El pago de los u$s 1.500 millones a los holdouts traería aparejado dos consecuencias. Por un lado, la extensión del fallo a holdouts no litigantes que elevaría la factura a pagar hasta u$s 15.000 millones. Pero al mismo tiempo, activaría la cláusula RUFO (Right upon future offers), que fue una condición que se estableció para las acreedores que entraron a los canjes y que les concede el derecho a reclamar por cualquier mejor acuerdo que voluntariamente se concediera a los holdouts. Si se gatilla esa cláusula, que vence en diciembre de 2014, la factura del Tesoro nacional podría elevarse nada menos que hasta u$s 120.000 millones, según cálculos que hizo el propio Gobierno.

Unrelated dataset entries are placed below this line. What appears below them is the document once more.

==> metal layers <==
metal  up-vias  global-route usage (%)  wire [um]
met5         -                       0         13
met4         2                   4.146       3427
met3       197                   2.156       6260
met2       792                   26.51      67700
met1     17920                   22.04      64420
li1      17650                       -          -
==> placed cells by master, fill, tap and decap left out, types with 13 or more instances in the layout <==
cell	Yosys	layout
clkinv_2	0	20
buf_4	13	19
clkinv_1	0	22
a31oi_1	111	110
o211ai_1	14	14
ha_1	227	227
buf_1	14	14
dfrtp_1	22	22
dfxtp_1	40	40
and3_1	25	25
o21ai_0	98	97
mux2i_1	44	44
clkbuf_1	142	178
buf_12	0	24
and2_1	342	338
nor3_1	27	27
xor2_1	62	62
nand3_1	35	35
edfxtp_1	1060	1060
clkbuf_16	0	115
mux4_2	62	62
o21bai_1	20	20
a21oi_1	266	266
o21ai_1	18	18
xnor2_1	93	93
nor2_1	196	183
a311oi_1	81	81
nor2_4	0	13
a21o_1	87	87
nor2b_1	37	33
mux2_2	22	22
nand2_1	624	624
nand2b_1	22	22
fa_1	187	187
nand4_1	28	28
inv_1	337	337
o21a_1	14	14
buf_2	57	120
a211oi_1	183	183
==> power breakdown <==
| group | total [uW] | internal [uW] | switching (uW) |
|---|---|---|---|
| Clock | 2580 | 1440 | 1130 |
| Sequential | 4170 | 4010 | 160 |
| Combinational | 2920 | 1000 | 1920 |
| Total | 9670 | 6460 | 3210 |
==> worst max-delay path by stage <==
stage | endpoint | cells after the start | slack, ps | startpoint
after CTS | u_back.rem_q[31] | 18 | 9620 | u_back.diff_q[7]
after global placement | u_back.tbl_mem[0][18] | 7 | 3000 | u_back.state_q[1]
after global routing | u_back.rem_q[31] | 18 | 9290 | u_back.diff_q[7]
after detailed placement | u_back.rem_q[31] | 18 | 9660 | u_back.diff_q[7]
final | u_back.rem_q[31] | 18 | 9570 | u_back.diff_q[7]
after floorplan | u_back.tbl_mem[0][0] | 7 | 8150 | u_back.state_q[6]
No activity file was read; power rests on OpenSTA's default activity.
==> config.mk <==
export PLATFORM = sky130hd
export DESIGN_NAME = automatic_door_controller
export DESIGN_NICKNAME = d
export VERILOG_FILES = /design/src/sv/adc_pkg.sv /design/src/sv/automatic_door_controller.sv /design/src/sv/adc_dist.sv /design/src/sv/adc_fsm.sv
export SDC_FILE = /design/constraint.sdc
export NUM_CORES = 1
export LEC_CHECK = 0
export BUFFER_PORTS_ARGS = -buffer_cell sky130_fd_sc_hd__buf_4
export CORE_MARGIN = 2
export CORE_UTILIZATION = 50
export CTS_BUF_LIST = sky130_fd_sc_hd__clkbuf_4
export CTS_CLUSTER_SIZE = 24
export DETAILED_ROUTE_END_ITERATION = 10
export GPL_ROUTABILITY_DRIVEN = 0
export PLACE_DENSITY = 0.68
export SYNTH_ARGS = -nofsm -noshare
export SYNTH_HDL_FRONTEND = slang
export SYNTH_HIERARCHICAL = 1
export SYNTH_SLANG_ARGS = --single-unit
==> constraint.sdc <==
create_clock -name clk -period 10.7 [get_ports clk]
set_clock_uncertainty 0.2 [all_clocks]
set_input_delay 0.535 -clock clk [delete_from_list [all_inputs] [get_ports clk]]
set_output_delay 0.535 -clock clk [all_outputs]
set_load 0.02 [all_outputs]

5- ¿Qué escenario parece más probable?

Según Federico Muñoz, el escenario más probable sigue siendo el de un acuerdo porque todas las partes saldrían beneficiadas. El informe advierte que a los holdouts tampoco les conviene que el país entre en default porque la posibilidad de un pago volvería a verse dificultada. El punto es que el Gobierno tiene que encontrar la forma de extremar los recaudos para que no se gatille la cláusula RUFO y pagar a los holdouts una vez que ésta expire. Este escenario requiere que el juez Griesa acceda a volver a conceder un stay (cautelar) antes del final de julio y de esta manera, el Tesoro podrá cancelar el vencimiento del Discount y no entraría en default. Según el informe, el Gobierno “debe entender que la cesación de pagos es infinitamente más costosa que el acuerdo. Si el país vuelve a en trar en default, el fisco perderá toda posibilidad de acceso a los mercados de deuda y desataría una nueva crisis en el corto plazo”.